So, seems like I guess right with the kernel panic.
However, I do not really understand much of the logs.

Did you guys have an idea, about the reason?

Mr_Funken · November 30, 2018, 2:37am

Seems like an old but forgotten thing?

Mr_Funken · December 2, 2018, 2:36pm

Hey,

An small update about the issue.
After updating to the RC9, the system seems to be more stable. Now is day 4 without any reboots.
Maybe the removal of the spectre stuff is the reason for that?

hagbard · December 2, 2018, 5:39pm

That could be the case, since the logs show problems with syncing threads. The problem in this entire case is the CPU vendor, who won’t hand out patches for those older CPUs and expects that the OS vendors fix their problems without telling them the specifics. There are still years to come where those problems will be present.

Mr_Funken · December 2, 2018, 6:04pm

I know some sec folks will kill me for that question,
But does specte migration codes does even make any sense on VyOS systems?

I mean, all sepctre/meltdown exploits I know need the posebility to run code on the system.
As VyOS does not have any “access levels” anymore, everyone who can run code on the sys, already have root access.

hagbard · December 3, 2018, 4:42pm

There are things you don’t want to leave your system by accident, the root access has nothing to do with it. Surely, the issue for the OS is not as critical as it sounds, but it’s still quite an issue.

btopping · December 4, 2018, 4:32am

How much is your time worth? Why not get “more” and try the software on a second box to be sure it’s not the hardware?

Mr_Funken · December 4, 2018, 9:42am

You’re right. It would cost to much time to fix, whatever the bug is, just for me.

But it isn’t just me.

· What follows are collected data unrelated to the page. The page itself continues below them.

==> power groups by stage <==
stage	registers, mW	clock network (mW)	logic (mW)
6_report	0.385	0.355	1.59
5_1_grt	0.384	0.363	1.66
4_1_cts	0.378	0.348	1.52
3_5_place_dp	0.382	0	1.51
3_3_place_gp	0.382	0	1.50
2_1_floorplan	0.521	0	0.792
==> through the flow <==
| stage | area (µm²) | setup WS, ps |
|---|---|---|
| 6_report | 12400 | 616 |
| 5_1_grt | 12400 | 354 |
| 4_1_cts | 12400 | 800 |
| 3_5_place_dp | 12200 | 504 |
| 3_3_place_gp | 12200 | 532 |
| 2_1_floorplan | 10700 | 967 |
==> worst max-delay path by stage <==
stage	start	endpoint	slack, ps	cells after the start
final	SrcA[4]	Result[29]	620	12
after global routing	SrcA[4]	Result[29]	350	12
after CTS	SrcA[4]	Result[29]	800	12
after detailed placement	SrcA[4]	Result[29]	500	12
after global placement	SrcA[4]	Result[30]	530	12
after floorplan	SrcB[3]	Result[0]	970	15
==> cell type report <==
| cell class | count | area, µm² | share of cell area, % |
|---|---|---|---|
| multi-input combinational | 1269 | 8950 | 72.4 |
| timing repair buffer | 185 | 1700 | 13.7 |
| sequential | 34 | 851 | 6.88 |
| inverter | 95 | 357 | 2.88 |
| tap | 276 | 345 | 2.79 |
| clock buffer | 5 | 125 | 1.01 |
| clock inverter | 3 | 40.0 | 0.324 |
### src/rtl/seg_scan_decoder.sv
// Recovers digit values from a multiplexed seven-segment display: waits for
// each dwell to settle, captures the digit once and assembles whole frames.
module seg_scan_decoder
    import seg_scan_decoder_pkg::*;
#(
    parameter int N_DIGITS      = 4,
    parameter int STABLE_CYCLES = 4
) (
    input  logic                  clk,
    input  logic                  rst,
    input  logic [7:0]            seg,
    input  logic [N_DIGITS-1:0]   an,
    output logic [4*N_DIGITS-1:0] out_data,
    output logic [N_DIGITS-1:0]   out_dp,
    output logic [N_DIGITS-1:0]   out_err,
    output logic                  out_valid,
    input  logic                  out_ready,
    output logic                  overrun
);

    localparam int CNT_W  = $clog2(STABLE_CYCLES + 1);
    localparam int SAMP_W = SEG_W + N_DIGITS;
    localparam logic [N_DIGITS-1:0] ONE = N_DIGITS'(1);

    state_t                state_q, state_d;
    logic [CNT_W-1:0]      cnt_q, cnt_d;
    logic [SAMP_W-1:0]     samp_q, samp_d;
    logic [N_DIGITS-1:0]   seen_q, seen_d;
    logic [4*N_DIGITS-1:0] dig_data_q, dig_data_d;
    logic [N_DIGITS-1:0]   dig_dp_q, dig_dp_d;
    logic [N_DIGITS-1:0]   dig_err_q, dig_err_d;
    logic [4*N_DIGITS-1:0] out_data_q, out_data_d;
    logic [N_DIGITS-1:0]   out_dp_q, out_dp_d;
    logic [N_DIGITS-1:0]   out_err_q, out_err_d;
    logic                  out_valid_q, out_valid_d;
    logic                  overrun_q, overrun_d;

    logic [N_DIGITS-1:0]   sel_hot;
    logic                  sel_valid;
    logic [SAMP_W-1:0]     sample;
    logic                  same;
    logic                  capture;
    logic [N_DIGITS-1:0]   cap_hot;
    logic [N_DIGITS-1:0]   seen_set;
    logic                  frame_done;
    logic [3:0]            lut_nibble;
    logic                  lut_match;

    seg_pattern_lut u_lut (
        .seg    (seg[SEG_MSB:0]),
        .nibble (lut_nibble),
        .match  (lut_match)
    );

    // A digit is selected only when exactly its enable is asserted.
    genvar gi;
    generate
        for (gi = 0; gi < N_DIGITS; gi++) begin : g_sel
            assign sel_hot[gi] = ((an ^ {N_DIGITS{~AN_ACTIVE}}) == (ONE << gi));
        end
    endgenerate

    assign sel_valid = |sel_hot;
    assign sample    = {seg, an};
    assign same      = (sample == samp_q);

    always_comb begin
        state_d = state_q;
        cnt_d   = cnt_q;
        samp_d  = samp_q;
        capture = 1'b0;
        case (state_q)
            ST_IDLE: begin
                if (sel_valid) begin
                    state_d = ST_SETTLE;
                    cnt_d   = CNT_W'(1);
                    samp_d  = sample;
                end
            end
            ST_SETTLE: begin
                if (!sel_valid) begin
                    state_d = ST_IDLE;
                    cnt_d   = '0;
                end else if (!same) begin
                    cnt_d  = CNT_W'(1);
                    samp_d = sample;
                end else if (cnt_q == CNT_W'(STABLE_CYCLES - 1)) begin
                    state_d = ST_HOLD;
                    cnt_d   = CNT_W'(STABLE_CYCLES);
                    capture = 1'b1;
                end else begin
                    cnt_d = cnt_q + CNT_W'(1);
                end
            end
            ST_HOLD: begin
                if (!sel_valid) begin
                    state_d = ST_IDLE;
                    cnt_d   = '0;
                end else if (!same) begin
                    state_d = ST_SETTLE;
                    cnt_d   = CNT_W'(1);
                    samp_d  = sample;
                end
            end
            default: begin
                state_d = ST_IDLE;
                cnt_d   = '0;
            end
        endcase
    end

    assign cap_hot    = capture ? sel_hot : '0;
    assign seen_set   = seen_q | cap_hot;
    assign frame_done = capture && (&seen_set);

    always_comb begin
        dig_data_d = dig_data_q;
        dig_dp_d   = dig_dp_q;
        dig_err_d  = dig_err_q;
        for (int i = 0; i < N_DIGITS; i++) begin
            if (cap_hot[i]) begin
                dig_data_d[4*i +: 4] = lut_nibble;
                dig_dp_d[i]          = (seg[DP_BIT] == SEG_ACTIVE);
                dig_err_d[i]         = ~lut_match;
            end
        end
    end

    // The completing digit is taken from the _d values so it lands in the frame.
    always_comb begin
        seen_d      = frame_done ? '0 : seen_set;
        out_data_d  = out_data_q;
        out_dp_d    = out_dp_q;
        out_err_d   = out_err_q;
        out_valid_d = out_valid_q;
        overrun_d   = overrun_q;
        if (frame_done) begin
            if (!out_valid_q || out_ready) begin
                out_data_d  = dig_data_d;
                out_dp_d    = dig_dp_d;
                out_err_d   = dig_err_d;
                out_valid_d = 1'b1;
            end else begin
                overrun_d = 1'b1;
            end
        end else if (out_valid_q && out_ready) begin
            out_valid_d = 1'b0;
        end
    end

    always_ff @(posedge clk or posedge rst) begin
        if (rst) begin
            state_q     <= ST_IDLE;
            cnt_q       <= '0;
            samp_q      <= '0;
            seen_q      <= '0;
            dig_data_q  <= '0;
            dig_dp_q    <= '0;
            dig_err_q   <= '0;
            out_data_q  <= '0;
            out_dp_q    <= '0;
            out_err_q   <= '0;
            out_valid_q <= 1'b0;
            overrun_q   <= 1'b0;
        end else begin
            state_q     <= state_d;
            cnt_q       <= cnt_d;
            samp_q      <= samp_d;
            seen_q      <= seen_d;
            dig_data_q  <= dig_data_d;
            dig_dp_q    <= dig_dp_d;
            dig_err_q   <= dig_err_d;
            out_data_q  <= out_data_d;
            out_dp_q    <= out_dp_d;
            out_err_q   <= out_err_d;
            out_valid_q <= out_valid_d;
            overrun_q   <= overrun_d;
        end
    end

    assign out_data  = out_data_q;
    assign out_dp    = out_dp_q;
    assign out_err   = out_err_q;
    assign out_valid = out_valid_q;
    assign overrun   = overrun_q;

endmodule
--- config.mk ---
export PLATFORM = sky130hd
export DESIGN_NAME = imem_loader
export DESIGN_NICKNAME = d
export VERILOG_FILES = /design/src/rtl/r200_pkg.sv /design/src/rtl/imem_loader.sv
export SDC_FILE = /design/constraint.sdc
export NUM_CORES = 1
export LEC_CHECK = 0
export BUFFER_PORTS_ARGS = -buffer_cell sky130_fd_sc_hd__clkbuf_2
export CORE_MARGIN = 2
export CORE_UTILIZATION = 40
export CTS_CLUSTER_DIAMETER = 200
export DETAILED_ROUTE_END_ITERATION = 12
export GPL_TIMING_DRIVEN = 0
export HOLD_SLACK_MARGIN = 0.12
export PLACE_DENSITY_LB_ADDON = 0.12
export SYNTH_ARGS = -nofsm -noshare
export SYNTH_HDL_FRONTEND = slang
export SYNTH_SLANG_ARGS = --single-unit
--- constraint.sdc ---
create_clock -name clock -period 6 [get_ports clock]
set_input_delay 0.3 -clock clock [delete_from_list [all_inputs] [get_ports clock]]
set_output_delay 0.3 -clock clock [all_outputs]
set_load 0.02 [all_outputs]
--- src/rtl/r200_pkg.sv ---
// Shared definitions for the r200 boot path: loader state encoding and the
// default frame start marker.
package r200_pkg;

    typedef enum logic [2:0] {
        IDLE,
        LEN_LO,
        LEN_HI,
        DATA,
        CSUM,
        DONE,
        ERR
    } state_t;

    localparam logic [7:0] SYNC_BYTE_DEF = 8'hA5;

    // States in which a frame is partially received.
    function automatic logic is_frame_state(input state_t s);
        return (s == LEN_LO) || (s == LEN_HI) || (s == DATA) || (s == CSUM);
    endfunction

endpackage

The R610/R710 Models are still active in use. I know many Datacenters where they are still present, we are working with many Companies that using them, and did you ever take a look in the typical “home lab” forums? It feels like there isn’t a homelab without one of these.

btopping · December 4, 2018, 1:29pm

I’m not talking about a software bug. What if the problem is with your hardware? Bad memory, bad northbridge, bad cache line on the processor, issue with network, etc etc.

Have you looked at the sources where the problem is? What does it look like is happening?

Mr_Funken · December 4, 2018, 2:12pm

You didn’t read my 1st post fully (What I fully can understand, as it is a lot of text and offtopic stuff)

I have the same issues, on 3 different servers (hardware), in 2 different datacenters.
The chance that it is a hardware issue, is really small.

What does it look like is happening?

I have posted the log above. It’s a kernel panic.

hagbard · December 4, 2018, 5:42pm

You need to install the dbg version of the kernel and store crash dumps, so you can replay them and see what exactly is causing it.

Mr_Funken · December 5, 2018, 12:54pm

Mh… the issue seems to be really fixed since the RC9.
Now is day 7 without any random reboots. Before I was happy when I have reached the 24hrs mark.
But I don’t think that it was the removed spectre stuff. As the issues also occurred on 1.1.8.

However, thanks a lot to @hagbard for your offered help and tips to get more details about the issue!

system · December 7, 2018, 12:54pm

This topic was automatically closed 2 days after the last reply. New replies are no longer allowed.